¿Lo oyen? Es el silencio. No el dramático silencio vendemotos de Albert Rivera. No. Es un silencio mucho más familiar. El silencio casi administrativo que emana de todo aquello que nos importa un bledo. De esos e-mails y whatsapps que no nos interesan. Que no nos conciernen ni aunque vayan dirigidos a nuestro nombre. Aunque lo expliciten desde el mismo encabezamiento. Desde el propio asunto. No obtienen respuesta. No les dedicamos ni medio minuto. ¿Para qué? Quien aguarde respuesta puede hacerlo sentado: corre el riesgo de acabar como el de la foto de abajo.

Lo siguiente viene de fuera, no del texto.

==> config.mk <==
export PLATFORM = sky130hd
export DESIGN_NAME = pipe_ctrl
export DESIGN_NICKNAME = d
export VERILOG_FILES = /design/src/rtl/pipe_pkg.sv /design/src/rtl/pipe_stall_chain.sv /design/src/rtl/pipe_ctrl.sv
export SDC_FILE = /design/constraint.sdc
export NUM_CORES = 1
export LEC_CHECK = 0
export CORE_UTILIZATION = 50
export DETAILED_ROUTE_END_ITERATION = 12
export PLACE_DENSITY = 0.83
export RECOVER_POWER = 25
export SETUP_SLACK_MARGIN = 0.4
export SLEW_MARGIN = 20
export SYNTH_ARGS = -nofsm -noshare
export SYNTH_HDL_FRONTEND = slang
export SYNTH_SLANG_ARGS = --single-unit
==> constraint.sdc <==
create_clock -name clk -period 3.1 [get_ports clk]
set_input_delay 0.62 -clock clk [delete_from_list [all_inputs] [get_ports clk]]
set_output_delay 0.62 -clock clk [all_outputs]
set_load 0.05 [all_outputs]
==> src/rtl/pipe_pkg.sv <==
// pipe_pkg: shared stage indices, refill-counter width and sequencer state type
package pipe_pkg;
  localparam int STG_IF = 0;
  localparam int STG_ID = 1;
  localparam int STG_EX = 2;
  localparam int STG_MA = 3;
  localparam int STG_WB = 4;
  localparam int RC_W   = 4;
  typedef enum logic {RUN, FLUSH} pipe_state_t;
endpackage
$ cat config.mk
export PLATFORM = sky130hd
export DESIGN_NAME = lifo_arb
export DESIGN_NICKNAME = d
export VERILOG_FILES = /design/src/rtl/lifo_arb.sv
export SDC_FILE = /design/constraint.sdc
export NUM_CORES = 1
export LEC_CHECK = 0
export ABC_CLOCK_PERIOD_IN_PS = 4200
export BUFFER_PORTS_ARGS = -buffer_cell sky130_fd_sc_hd__buf_2
export CAP_MARGIN = 0
export CORE_MARGIN = 2
export CORE_UTILIZATION = 44
export CTS_BUF_LIST = sky130_fd_sc_hd__clkbuf_16
export CTS_CLUSTER_SIZE = 24
export DETAILED_ROUTE_END_ITERATION = 6
export PLACE_DENSITY = 0.8
export SYNTH_ARGS = -nofsm -noshare
export SYNTH_HDL_FRONTEND = slang
export SYNTH_SLANG_ARGS = --single-unit
$ cat constraint.sdc
create_clock -name clk -period 4.2 [get_ports clk]
set_input_delay 1.05 -clock clk [delete_from_list [all_inputs] [get_ports clk]]
set_output_delay 1.05 -clock clk [all_outputs]
set_load 0.02 [all_outputs]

Hace unos días estuve entrevistando a un actor valenciano con más de dos décadas de trayectoria: me decía que no hay sector más maleducado que el del audiovisual. Cuando no interesas en un proyecto, no estiman necesario ni contestarte. Ni agradecerte que ofrezcas tus servicios. Por mucho currículo que acumules. Seguro que les suena. Fijo que alguna vez, en un proceso de selección, han estado ustedes a punto de ponerse a llorar de la emoción cuando alguien de la empresa les ha llamado o escrito –al cabo de unos días– para simplemente decirles que no han sido seleccionados, y que gracias por su tiempo. Le comenté yo mismo a mi entrevistado que esa mala (pésima) educación no es patrimonio del audiovisual. Ocurre en el ámbito de la comunicación. También en del periodismo. A diario. Ocurre en muchos otros ámbitos.

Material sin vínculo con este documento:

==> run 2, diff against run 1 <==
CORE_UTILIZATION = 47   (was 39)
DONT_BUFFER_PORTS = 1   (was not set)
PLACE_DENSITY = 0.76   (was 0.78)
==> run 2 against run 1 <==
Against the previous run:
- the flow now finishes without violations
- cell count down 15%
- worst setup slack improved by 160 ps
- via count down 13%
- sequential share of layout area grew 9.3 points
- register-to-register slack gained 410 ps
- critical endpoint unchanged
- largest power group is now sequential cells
## config.mk

```make
export PLATFORM = sky130hd
export DESIGN_NAME = seq_chunk_adder
export DESIGN_NICKNAME = d
export VERILOG_FILES = /design/src/rtl/alu_pkg.sv /design/src/rtl/full_adder.sv /design/src/rtl/rca_slice.sv /design/src/rtl/seq_chunk_adder.sv
export SDC_FILE = /design/constraint.sdc
export NUM_CORES = 1
export LEC_CHECK = 0
export CAP_MARGIN = 20
export CORE_UTILIZATION = 53
export DETAILED_ROUTE_END_ITERATION = 8
export PLACE_DENSITY = 0.78
export SYNTH_ARGS = -nofsm -noshare
export SYNTH_HDL_FRONTEND = slang
export SYNTH_SLANG_ARGS = --single-unit
```

## constraint.sdc

```tcl
create_clock -name clock -period 5.63 [get_ports clock]
set_input_delay 1.126 -clock clock [delete_from_list [all_inputs] [get_ports clock]]
set_output_delay 1.126 -clock clock [all_outputs]
set_load 0.03 [all_outputs]
```

## src/rtl/alu_pkg.sv

```systemverilog
// ---------------------------------------------------------------------------
// alu_pkg
// Shared definitions for the ALU datapath:
//   - state_t       : sequencer states of the multi-cycle adder (IDLE/RUN/DONE)
//   - DEFAULT_WIDTH : default operand width
//   - DEFAULT_CHUNK : default bits processed per clock
//   - cnt_width()   : width of a counter that indexes n slices (minimum 1)
// ---------------------------------------------------------------------------
package alu_pkg;

  localparam int DEFAULT_WIDTH = 32;
  localparam int DEFAULT_CHUNK = 8;

  typedef enum logic [1:0] {
    IDLE = 2'd0,
    RUN  = 2'd1,
    DONE = 2'd2
  } state_t;

  // A single-slice configuration still needs a 1-bit counter.
  function automatic int cnt_width(input int n);
    return (n <= 1) ? 1 : $clog2(n);
  endfunction

endpackage

```

## src/rtl/full_adder.sv

```systemverilog
// ---------------------------------------------------------------------------
// full_adder
// One-bit combinational full adder.
// Ports:
//   a, b  : addend bits
//   ci    : carry in
//   s     : sum bit
//   co    : carry out
// ---------------------------------------------------------------------------
module full_adder (
  input  logic a,
  input  logic b,
  input  logic ci,
  output logic s,
  output logic co
);

  assign s  = a ^ b ^ ci;
  assign co = (a & b) | (ci & (a ^ b));

endmodule

```

## src/rtl/rca_slice.sv

```systemverilog
// ---------------------------------------------------------------------------
// rca_slice
// Combinational CHUNK-bit ripple-carry adder built from full_adder cells.
// Parameters:
//   CHUNK : slice width in bits
// Ports:
//   a, b  : slice operands
//   ci    : carry into bit 0
//   sum   : slice sum
//   co    : carry out of bit CHUNK-1
//   c_msb : carry into bit CHUNK-1 (used for signed overflow)
// ---------------------------------------------------------------------------
module rca_slice #(
  parameter int CHUNK = 8
) (
  input  logic [CHUNK-1:0] a,
  input  logic [CHUNK-1:0] b,
  input  logic             ci,
  output logic [CHUNK-1:0] sum,
  output logic             co,
  output logic             c_msb
);

  logic [CHUNK:0] carry;

  assign carry[0] = ci;

  for (genvar gi = 0; gi < CHUNK; gi++) begin : g_bit
    full_adder u_fa (
      .a  (a[gi]),
      .b  (b[gi]),
      .ci (carry[gi]),
      .s  (sum[gi]),
      .co (carry[gi+1])
    );
  end

  assign co    = carry[CHUNK];
  assign c_msb = carry[CHUNK-1];

endmodule

```

## src/rtl/seq_chunk_adder.sv

```systemverilog
// ---------------------------------------------------------------------------
// seq_chunk_adder
// Multi-cycle signed/unsigned add/subtract unit. One CHUNK-bit slice of the
// operands is added per clock through a single rca_slice, LSB slice first.
// Subtraction is A + ~B + 1. Latency from accept to out_valid is
// WIDTH/CHUNK clocks.
//
// Parameters:
//   WIDTH : operand/result width (multiple of CHUNK)
//   CHUNK : bits per clock (1..WIDTH)
// Ports:
//   clock, reset_n        : rising-edge clock, asynchronous active-low reset
//   in_valid / in_ready   : operand handshake (accepted only in IDLE)
//   in_a, in_b            : operands
//   in_ci                 : carry in (add only)
//   in_sub                : 1 = A - B, 0 = A + B + ci
//   out_valid / out_ready : result handshake
//   out_sum               : result (modulo 2^WIDTH)
//   out_co                : carry out of bit WIDTH-1 (1 = no borrow on sub)
//   out_ovf               : signed overflow
//   out_zero              : result == 0 (only with SEQ_CHUNK_ADDER_ZERO_FLAG_EN)
//
// Build option: define SEQ_CHUNK_ADDER_ZERO_FLAG_EN to add the out_zero port.
// ---------------------------------------------------------------------------
module seq_chunk_adder
  import alu_pkg::*;
#(
  parameter int WIDTH = DEFAULT_WIDTH,
  parameter int CHUNK = DEFAULT_CHUNK
) (
  input  logic             clock,
  input  logic             reset_n,
  input  logic             in_valid,
  output logic             in_ready,
  input  logic [WIDTH-1:0] in_a,
  input  logic [WIDTH-1:0] in_b,
  input  logic             in_ci,
  input  logic             in_sub,
  output logic             out_valid,
  input  logic             out_ready,
  output logic [WIDTH-1:0] out_sum,
  output logic             out_co,
  output logic             out_ovf
`ifdef SEQ_CHUNK_ADDER_ZERO_FLAG_EN
  ,
  output logic             out_zero
`endif
);

  localparam int N     = WIDTH / CHUNK;
  localparam int CNT_W = cnt_width(N);
  localparam logic [CNT_W-1:0] LAST_CNT = CNT_W'(N - 1);

  state_t state_reg, state_next;

  logic [WIDTH-1:0] a_reg;
  logic [WIDTH-1:0] b_reg;
  logic [WIDTH-1:0] res_reg;
  logic [WIDTH-1:0] res_next;
  logic             carry_reg;
  logic [CNT_W-1:0] cnt_reg;

  logic [WIDTH-1:0] out_sum_reg;
  logic             out_co_reg;
  logic             out_ovf_reg;

  logic             accept;
  logic             last_slice;

  logic [CHUNK-1:0] slice_sum;
  logic             slice_co;
  logic             slice_c_msb;

  // -------------------------------------------------------------------------
  // Slice adder: always works on the low CHUNK bits of the shift registers.
  // -------------------------------------------------------------------------
  rca_slice #(
    .CHUNK (CHUNK)
  ) u_slice (
    .a     (a_reg[CHUNK-1:0]),
    .b     (b_reg[CHUNK-1:0]),
    .ci    (carry_reg),
    .sum   (slice_sum),
    .co    (slice_co),
    .c_msb (slice_c_msb)
  );

  // Slice sums enter at the top and move down, so after N slices the first
  // (least significant) slice sits at bit 0.
  if (CHUNK == WIDTH) begin : g_single
    assign res_next = slice_sum;
  end else begin : g_multi
    assign res_next = {slice_sum, res_reg[WIDTH-1:CHUNK]};
  end

  // -------------------------------------------------------------------------
  // FSM: state register
  // -------------------------------------------------------------------------
  always_ff @(posedge clock or negedge reset_n) begin
    if (!reset_n) begin
      state_reg <= IDLE;
    end else begin
      state_reg <= state_next;
    end
  end

  // -------------------------------------------------------------------------
  // FSM: next state and handshake outputs
  // -------------------------------------------------------------------------
  always_comb begin
    state_next = state_reg;
    in_ready   = 1'b0;
    out_valid  = 1'b0;
    accept     = 1'b0;
    last_slice = 1'b0;
    case (state_reg)
      IDLE: begin
        in_ready = 1'b1;
        if (in_valid) begin
          accept     = 1'b1;
          state_next = RUN;
        end
      end
      RUN: begin
        if (cnt_reg == LAST_CNT) begin
          last_slice = 1'b1;
          state_next = DONE;
        end
      end
      DONE: begin
        out_valid = 1'b1;
        if (out_ready) begin
          state_next = IDLE;
        end
      end
      default: begin
        state_next = IDLE;
      end
    endcase
  end

  // -------------------------------------------------------------------------
  // Datapath
  // -------------------------------------------------------------------------
  always_ff @(posedge clock or negedge reset_n) begin
    if (!reset_n) begin
      a_reg       <= '0;
      b_reg       <= '0;
      res_reg     <= '0;
      carry_reg   <= 1'b0;
      cnt_reg     <= '0;
      out_sum_reg <= '0;
      out_co_reg  <= 1'b0;
      out_ovf_reg <= 1'b0;
    end else if (accept) begin
      a_reg     <= in_a;
      b_reg     <= in_sub ? ~in_b : in_b;
      // The +1 of two's-complement negation rides in on the carry.
      carry_reg <= in_sub ? 1'b1 : in_ci;
      cnt_reg   <= '0;
      res_reg   <= '0;
    end else if (state_reg == RUN) begin
      a_reg     <= a_reg >> CHUNK;
      b_reg     <= b_reg >> CHUNK;
      res_reg   <= res_next;
      carry_reg <= slice_co;
      cnt_reg   <= cnt_reg + 1'b1;
      if (last_slice) begin
        out_sum_reg <= res_next;
        out_co_reg  <= slice_co;
        // The last slice holds bit WIDTH-1, so its MSB carries give overflow.
        out_ovf_reg <= slice_c_msb ^ slice_co;
      end
    end
  end

  assign out_sum = out_sum_reg;
  assign out_co  = out_co_reg;
  assign out_ovf = out_ovf_reg;

`ifdef SEQ_CHUNK_ADDER_ZERO_FLAG_EN
  // Running AND of per-slice zero tests, published with out_sum.
  logic zero_acc_reg;
  logic out_zero_reg;
  logic slice_zero;

  assign slice_zero = (slice_sum == '0);

  always_ff @(posedge clock or negedge reset_n) begin
    if (!reset_n) begin
      zero_acc_reg <= 1'b0;
      out_zero_reg <= 1'b0;
    end else if (accept) begin
      zero_acc_reg <= 1'b1;
    end else if (state_reg == RUN) begin
      zero_acc_reg <= zero_acc_reg & slice_zero;
      if (last_slice) begin
        out_zero_reg <= zero_acc_reg & slice_zero;
      end
    end
  end

  assign out_zero = out_zero_reg;
`endif

endmodule

```

==> metrics.csv <==
metric;value;unit
die_h;108;µm
antenna_found_initial;0;
globalRouteMet3Util;4.60;%
ant_nets;0;
min_path_type;input port to async pin;
rsz0062_at_grt;no;
p_comb_share;38.7;%
hold_buffers;0;
fin_worst_skew;0.00821;ns
synth_top_cell_by_area;dfrtp_1;
path_buf_inv;3;
drive_above_1_share;13.5;%
yosys_warnings;0;
clock-root-buffer;clkbuf_8;
syn_area;5940;µm²
timing.fmax;0.238;GHz
initial_core_util;54.5;%
wl_per_cell;17.0;µm
ctsResizeCount;0;
startpoint;carry_reg;
synth_seq_cells;127;
via_count;4484;
cts.sinks;127;
power_frac_seq;34.4;%
async_flop_share;100;%
power.density;585;nW/µm²
use_met1;32.6;%
track_usage;25.3;%
synth_edf_count;0;
leakage;3.32;nW
first_pass_iters;5;
avgSynthCellArea;10.5;µm²
critPathSlowestCell;fa_1;
cts_buffers;17;
crit_fanout;3;
die_w;108;µm
reg2reg_from;carry_reg;
hpwl;8490;µm
netSwitchingPower;0.00170;W
rows;38;
routed_wl;13600;µm
place_area;6950;µm²
cts_buffer_depth;2;
p_int;0.00277;W
syn_nets;643;
reg2regPathDepth;13;
cp-endpoint;out_ovf;
max-cap-violations;0;
drv_slew;0;
post_cts_buffers;0;
vdd_drop_max;304;µV
grt_pass1_wl;22400;µm
crit_path_end_kind;register;
grt_max_degree;85;
areaGrowthSynthToFinish;28.9;%
status;finished, final reports clean;
grt_overflow;0;
ys_seq_area_share;53.5;%
post-route-period-util;74.5;%
cp_data_required_time;6.07;ns
r2r_end;out_ovf;
postLayoutCellArea;7650;µm²
synth_top_cell_area_share;53.5;%
ioPinCount;106;
relSlewSlack;29.1;%
clk_latency;0.52;ns
cpMostUsedCell;fa_1;
top_usage_layer;met2;
path_cells;inv_1 -> fa_1 -> fa_1 -> fa_1 -> fa_1 -> fa_1 -> inv_1 -> fa_1 -> fa_1 -> inv_1 -> fa_1 -> xor2_1 -> o21ai_0;
pwr-share-clk;27.0;%
critical-path-top-delay-family;adder cells;
setup_tns;0;ns
synth_cell_types;29;
synth_area_leaders;dfrtp_1 54%, nand2_1 6.3%, mux2_2 4.9%;
hold_viol_final;0;
worstPathArrival;4.63;ns
cp.depth;13;
rrSetupSlack;1.43;ns
path_class;register to register;
dominantRegCellSynth;dfrtp_1;
htree_levels;4;
cpPeakStageDelay;0.50;ns
grt_pass1_vias;4572;
diodes;0;
cts_tree;yes;
setup_viol;0;
syn-instance-count;564;
drcViolationCount;0;
clkTransAtPathRegs;0.06;ns
tightest_slew;1.06;ns
first_iter_violations;317;
fillers;805;
core;10900;µm²
die_area;11600;µm²
fin_nets;727;
place_congestion;0.771;
fin_crit;4.20;ns
swShare;38.1;%
port_buffers;105;
via_per_inst;5.60;
startpoint_type;register;
grtUsageMet2;43.3;%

Voy a mil cosas. Recibo cientos de e-mails. Voy de cráneo. YA. ¿Y qué? A veces es muy útil echar mano de la sabiduría popular que hierve en las redes. Recuerdo leer un comentario de un colega periodista – también metido en asuntos de promoción y comunicación musical – en el que decía que sí, que todos vamos de culo, pero si el correo o el whatsapp en cuestión fuera (es una hipótesis) para invitarnos a una buena paella o a un buen lechazo, vaya que si contestamos. Echando chispas. A buena hora íbamos a hacer mutis por el foro. No sé en qué puñetera asignatura de la EGB nos enseñaron que no hay que contestar cuando se dirigen a nosotros. Es el mayor de los desprecios.
El firmante de este texto no es ningún modelo de conducta. Dios me libre de ir por la vida convertido en ejemplo moral para nadie. Pero confieso que me pongo malo cuando mi hija de ocho años no devuelve (por desidia, por timidez, o solo porque no tiene el día) un saludo por la calle. Intento hacerle entender que es una cuestión de educación, ni siquiera de empatía.
No seré el primer ni el último en dejar un e-mail o un mensaje (de cualquier red social o de móvil) sin responder. Por olvido. Por descuido. Si alguien se siente ninguneado, le doy permiso para etiquetarme en redes y sacarme los colores. Lo asumiría sin problemas. Pero trato de no dejar nunca intencionadamente de contestar a alguien que se dirige a mí, en singular y por mi nombre: no hablo de comunicaciones genéricas, ni whatsappeos masivos, ni publicidad engañabobos ni spam, que son asuntos muy distintos.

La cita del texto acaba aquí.